» TASK ITEM
Throughout the material below, count the lines that include the string "debounced", then report only the resulting number.

» INFORMATION
____

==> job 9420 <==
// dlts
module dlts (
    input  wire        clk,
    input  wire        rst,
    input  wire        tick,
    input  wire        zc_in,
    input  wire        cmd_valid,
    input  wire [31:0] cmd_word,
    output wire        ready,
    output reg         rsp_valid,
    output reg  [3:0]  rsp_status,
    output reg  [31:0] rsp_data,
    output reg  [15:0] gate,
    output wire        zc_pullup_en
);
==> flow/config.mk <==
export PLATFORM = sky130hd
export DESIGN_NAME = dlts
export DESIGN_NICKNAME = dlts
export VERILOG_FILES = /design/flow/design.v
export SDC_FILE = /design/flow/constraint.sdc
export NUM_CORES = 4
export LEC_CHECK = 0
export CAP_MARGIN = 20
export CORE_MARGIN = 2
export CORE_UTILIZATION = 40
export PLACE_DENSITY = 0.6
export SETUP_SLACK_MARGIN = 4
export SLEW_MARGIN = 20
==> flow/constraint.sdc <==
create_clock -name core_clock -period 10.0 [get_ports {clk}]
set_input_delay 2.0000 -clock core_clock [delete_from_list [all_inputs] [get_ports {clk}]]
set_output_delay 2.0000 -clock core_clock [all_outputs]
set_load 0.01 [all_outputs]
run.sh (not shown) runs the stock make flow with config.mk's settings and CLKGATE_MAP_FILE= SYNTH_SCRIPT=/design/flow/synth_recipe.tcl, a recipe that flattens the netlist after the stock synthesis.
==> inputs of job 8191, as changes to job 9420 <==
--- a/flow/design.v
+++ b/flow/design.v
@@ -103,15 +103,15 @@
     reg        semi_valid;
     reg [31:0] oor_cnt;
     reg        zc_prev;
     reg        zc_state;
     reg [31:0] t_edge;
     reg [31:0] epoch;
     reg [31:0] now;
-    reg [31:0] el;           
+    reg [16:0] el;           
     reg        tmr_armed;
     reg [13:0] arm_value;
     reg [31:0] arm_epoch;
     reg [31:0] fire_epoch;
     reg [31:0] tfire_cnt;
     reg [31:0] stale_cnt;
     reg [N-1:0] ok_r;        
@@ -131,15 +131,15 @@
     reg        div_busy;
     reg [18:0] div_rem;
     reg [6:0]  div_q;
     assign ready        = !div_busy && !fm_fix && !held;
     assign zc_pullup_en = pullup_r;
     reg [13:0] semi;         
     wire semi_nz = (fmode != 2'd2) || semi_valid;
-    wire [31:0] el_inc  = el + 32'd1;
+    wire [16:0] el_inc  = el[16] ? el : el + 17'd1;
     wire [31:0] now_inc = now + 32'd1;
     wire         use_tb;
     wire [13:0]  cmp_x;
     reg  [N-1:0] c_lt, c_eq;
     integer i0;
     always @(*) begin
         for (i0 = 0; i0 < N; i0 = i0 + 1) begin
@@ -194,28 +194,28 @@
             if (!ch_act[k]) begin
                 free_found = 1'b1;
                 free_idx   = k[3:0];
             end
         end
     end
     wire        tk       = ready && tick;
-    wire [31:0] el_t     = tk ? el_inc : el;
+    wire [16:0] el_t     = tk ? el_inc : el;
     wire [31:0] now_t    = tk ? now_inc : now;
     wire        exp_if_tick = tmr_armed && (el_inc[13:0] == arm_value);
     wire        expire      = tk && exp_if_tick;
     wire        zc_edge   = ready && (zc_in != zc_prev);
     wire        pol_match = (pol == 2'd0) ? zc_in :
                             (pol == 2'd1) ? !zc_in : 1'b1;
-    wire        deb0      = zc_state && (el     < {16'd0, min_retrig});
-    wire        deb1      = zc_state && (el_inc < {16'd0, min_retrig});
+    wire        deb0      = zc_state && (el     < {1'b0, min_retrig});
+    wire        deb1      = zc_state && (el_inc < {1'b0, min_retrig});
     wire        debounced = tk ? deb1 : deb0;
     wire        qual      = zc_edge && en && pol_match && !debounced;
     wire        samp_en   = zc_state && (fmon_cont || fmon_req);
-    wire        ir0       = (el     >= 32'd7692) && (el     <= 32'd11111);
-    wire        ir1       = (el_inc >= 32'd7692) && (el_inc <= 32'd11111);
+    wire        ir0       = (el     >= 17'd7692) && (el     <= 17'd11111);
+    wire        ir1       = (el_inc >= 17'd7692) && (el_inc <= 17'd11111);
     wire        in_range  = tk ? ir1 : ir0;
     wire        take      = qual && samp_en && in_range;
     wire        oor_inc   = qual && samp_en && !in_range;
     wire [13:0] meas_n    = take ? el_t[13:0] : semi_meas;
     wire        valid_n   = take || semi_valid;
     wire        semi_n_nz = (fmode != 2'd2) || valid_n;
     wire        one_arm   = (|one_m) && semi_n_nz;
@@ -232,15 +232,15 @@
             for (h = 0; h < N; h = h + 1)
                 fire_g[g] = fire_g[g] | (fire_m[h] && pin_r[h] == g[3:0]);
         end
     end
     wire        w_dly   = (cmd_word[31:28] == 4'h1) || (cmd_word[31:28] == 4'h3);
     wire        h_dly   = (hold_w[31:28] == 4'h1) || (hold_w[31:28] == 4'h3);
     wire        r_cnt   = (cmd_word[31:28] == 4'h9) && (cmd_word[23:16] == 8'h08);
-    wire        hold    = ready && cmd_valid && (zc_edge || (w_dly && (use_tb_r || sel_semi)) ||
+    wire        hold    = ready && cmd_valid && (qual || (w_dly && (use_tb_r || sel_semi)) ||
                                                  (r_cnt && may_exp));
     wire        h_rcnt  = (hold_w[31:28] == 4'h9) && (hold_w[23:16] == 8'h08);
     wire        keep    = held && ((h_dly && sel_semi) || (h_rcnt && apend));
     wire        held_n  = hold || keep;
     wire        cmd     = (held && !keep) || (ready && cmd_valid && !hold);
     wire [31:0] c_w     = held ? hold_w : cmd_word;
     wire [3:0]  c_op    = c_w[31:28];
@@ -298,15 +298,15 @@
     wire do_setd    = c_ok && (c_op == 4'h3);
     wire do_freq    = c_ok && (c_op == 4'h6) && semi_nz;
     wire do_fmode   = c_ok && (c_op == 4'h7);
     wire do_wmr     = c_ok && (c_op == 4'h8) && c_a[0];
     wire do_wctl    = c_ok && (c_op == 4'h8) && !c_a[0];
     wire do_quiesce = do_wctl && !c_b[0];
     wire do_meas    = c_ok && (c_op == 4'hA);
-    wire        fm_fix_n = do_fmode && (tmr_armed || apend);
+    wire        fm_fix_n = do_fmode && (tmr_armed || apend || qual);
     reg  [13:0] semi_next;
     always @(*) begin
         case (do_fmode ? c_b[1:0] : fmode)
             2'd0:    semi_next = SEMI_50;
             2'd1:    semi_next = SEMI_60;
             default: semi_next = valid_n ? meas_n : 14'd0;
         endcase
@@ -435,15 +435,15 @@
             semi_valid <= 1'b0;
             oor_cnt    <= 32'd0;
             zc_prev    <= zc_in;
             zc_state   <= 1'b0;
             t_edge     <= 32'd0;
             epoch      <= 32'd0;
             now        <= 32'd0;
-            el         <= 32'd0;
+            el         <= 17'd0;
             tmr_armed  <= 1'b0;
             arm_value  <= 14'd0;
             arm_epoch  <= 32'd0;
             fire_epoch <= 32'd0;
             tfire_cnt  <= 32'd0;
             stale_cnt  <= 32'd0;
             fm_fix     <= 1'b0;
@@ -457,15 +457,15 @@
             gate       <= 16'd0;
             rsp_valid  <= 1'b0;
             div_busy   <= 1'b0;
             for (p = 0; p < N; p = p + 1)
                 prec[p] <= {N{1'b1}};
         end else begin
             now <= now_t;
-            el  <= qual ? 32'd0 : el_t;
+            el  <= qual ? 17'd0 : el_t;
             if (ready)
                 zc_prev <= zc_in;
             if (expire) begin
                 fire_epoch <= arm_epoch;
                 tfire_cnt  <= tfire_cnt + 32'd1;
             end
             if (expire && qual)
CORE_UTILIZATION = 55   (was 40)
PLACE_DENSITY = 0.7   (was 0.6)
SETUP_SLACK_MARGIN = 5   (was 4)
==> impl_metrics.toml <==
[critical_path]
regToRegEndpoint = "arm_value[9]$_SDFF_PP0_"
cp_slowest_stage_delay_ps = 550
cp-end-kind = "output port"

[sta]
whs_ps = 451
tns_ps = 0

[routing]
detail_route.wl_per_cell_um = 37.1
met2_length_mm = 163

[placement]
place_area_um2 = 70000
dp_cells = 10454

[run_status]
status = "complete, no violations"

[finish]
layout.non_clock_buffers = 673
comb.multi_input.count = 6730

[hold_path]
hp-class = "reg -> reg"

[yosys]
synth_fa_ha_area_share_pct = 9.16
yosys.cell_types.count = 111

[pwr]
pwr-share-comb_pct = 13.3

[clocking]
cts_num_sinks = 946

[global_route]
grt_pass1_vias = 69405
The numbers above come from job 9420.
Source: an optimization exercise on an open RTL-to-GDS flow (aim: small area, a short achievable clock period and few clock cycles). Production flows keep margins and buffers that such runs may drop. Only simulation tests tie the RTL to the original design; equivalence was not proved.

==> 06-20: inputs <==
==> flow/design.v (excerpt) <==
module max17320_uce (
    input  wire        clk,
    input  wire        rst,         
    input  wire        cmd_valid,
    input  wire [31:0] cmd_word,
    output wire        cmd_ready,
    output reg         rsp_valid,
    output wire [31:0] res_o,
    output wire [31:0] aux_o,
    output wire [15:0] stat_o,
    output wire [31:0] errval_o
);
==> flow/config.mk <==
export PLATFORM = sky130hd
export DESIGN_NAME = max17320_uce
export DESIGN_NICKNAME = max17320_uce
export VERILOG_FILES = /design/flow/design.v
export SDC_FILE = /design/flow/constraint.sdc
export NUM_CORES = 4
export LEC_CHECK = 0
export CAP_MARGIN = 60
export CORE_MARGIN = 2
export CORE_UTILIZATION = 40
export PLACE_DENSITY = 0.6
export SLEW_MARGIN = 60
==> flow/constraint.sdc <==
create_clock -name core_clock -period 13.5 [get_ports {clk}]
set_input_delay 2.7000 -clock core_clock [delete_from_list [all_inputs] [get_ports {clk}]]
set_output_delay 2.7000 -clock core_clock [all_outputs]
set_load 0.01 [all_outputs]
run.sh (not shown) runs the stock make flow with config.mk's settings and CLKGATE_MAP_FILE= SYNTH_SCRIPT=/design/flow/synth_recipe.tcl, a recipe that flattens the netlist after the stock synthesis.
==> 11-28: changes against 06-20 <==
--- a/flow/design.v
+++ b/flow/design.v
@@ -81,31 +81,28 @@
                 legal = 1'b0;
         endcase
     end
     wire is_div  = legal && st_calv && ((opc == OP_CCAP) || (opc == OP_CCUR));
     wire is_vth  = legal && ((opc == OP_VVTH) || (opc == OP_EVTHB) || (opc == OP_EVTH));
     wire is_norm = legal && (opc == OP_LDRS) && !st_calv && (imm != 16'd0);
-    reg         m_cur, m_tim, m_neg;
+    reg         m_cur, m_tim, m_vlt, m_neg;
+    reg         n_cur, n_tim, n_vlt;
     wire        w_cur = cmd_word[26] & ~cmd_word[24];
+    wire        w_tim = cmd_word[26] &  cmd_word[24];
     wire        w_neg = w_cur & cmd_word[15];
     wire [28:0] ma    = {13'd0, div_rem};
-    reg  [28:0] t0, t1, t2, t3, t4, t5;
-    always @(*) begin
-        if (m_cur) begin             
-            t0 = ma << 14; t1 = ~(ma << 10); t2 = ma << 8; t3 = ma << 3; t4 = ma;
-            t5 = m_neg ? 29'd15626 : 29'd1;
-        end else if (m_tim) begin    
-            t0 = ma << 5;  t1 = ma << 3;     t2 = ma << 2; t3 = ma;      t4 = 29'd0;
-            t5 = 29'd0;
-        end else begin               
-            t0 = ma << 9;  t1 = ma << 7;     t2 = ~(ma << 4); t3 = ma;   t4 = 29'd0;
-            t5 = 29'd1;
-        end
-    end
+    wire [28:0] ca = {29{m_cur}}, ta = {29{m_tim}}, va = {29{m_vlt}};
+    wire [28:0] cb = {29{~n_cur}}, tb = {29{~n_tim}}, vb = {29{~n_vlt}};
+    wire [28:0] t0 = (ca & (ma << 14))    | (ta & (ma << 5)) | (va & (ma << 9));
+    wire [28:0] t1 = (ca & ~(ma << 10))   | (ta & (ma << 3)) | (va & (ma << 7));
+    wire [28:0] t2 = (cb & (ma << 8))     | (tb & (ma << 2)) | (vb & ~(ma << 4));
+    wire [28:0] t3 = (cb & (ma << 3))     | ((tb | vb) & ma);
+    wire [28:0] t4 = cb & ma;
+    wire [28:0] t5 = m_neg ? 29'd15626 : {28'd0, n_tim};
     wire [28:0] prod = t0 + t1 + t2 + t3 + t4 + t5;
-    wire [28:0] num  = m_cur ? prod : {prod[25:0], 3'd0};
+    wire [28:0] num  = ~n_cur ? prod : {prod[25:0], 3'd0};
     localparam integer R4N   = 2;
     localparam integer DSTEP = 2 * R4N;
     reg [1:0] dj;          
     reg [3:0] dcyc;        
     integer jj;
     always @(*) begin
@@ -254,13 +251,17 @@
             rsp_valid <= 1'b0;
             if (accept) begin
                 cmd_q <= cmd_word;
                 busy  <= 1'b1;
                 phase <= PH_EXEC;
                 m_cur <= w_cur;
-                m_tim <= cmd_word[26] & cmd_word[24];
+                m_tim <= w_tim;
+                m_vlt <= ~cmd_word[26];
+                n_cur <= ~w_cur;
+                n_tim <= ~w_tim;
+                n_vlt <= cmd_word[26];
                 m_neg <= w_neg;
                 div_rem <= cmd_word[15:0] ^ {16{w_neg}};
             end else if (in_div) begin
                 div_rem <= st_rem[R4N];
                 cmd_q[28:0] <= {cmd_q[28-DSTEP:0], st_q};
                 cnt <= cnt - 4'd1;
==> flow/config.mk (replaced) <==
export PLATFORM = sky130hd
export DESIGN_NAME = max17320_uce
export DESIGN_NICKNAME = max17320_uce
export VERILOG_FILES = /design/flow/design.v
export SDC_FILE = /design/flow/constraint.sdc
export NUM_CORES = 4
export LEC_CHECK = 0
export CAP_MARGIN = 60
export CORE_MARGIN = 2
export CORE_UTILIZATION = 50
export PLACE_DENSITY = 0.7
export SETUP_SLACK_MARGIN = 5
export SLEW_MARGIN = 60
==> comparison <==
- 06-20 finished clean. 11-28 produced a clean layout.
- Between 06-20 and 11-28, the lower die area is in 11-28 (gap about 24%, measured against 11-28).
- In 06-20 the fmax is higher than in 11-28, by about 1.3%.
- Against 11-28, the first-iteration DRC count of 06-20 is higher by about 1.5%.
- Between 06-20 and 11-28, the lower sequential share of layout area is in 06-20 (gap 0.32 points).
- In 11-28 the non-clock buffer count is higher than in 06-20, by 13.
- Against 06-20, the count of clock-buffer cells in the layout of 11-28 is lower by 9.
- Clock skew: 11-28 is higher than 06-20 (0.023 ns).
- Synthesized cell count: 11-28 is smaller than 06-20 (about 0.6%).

____

» WRITTEN RESPONSE
2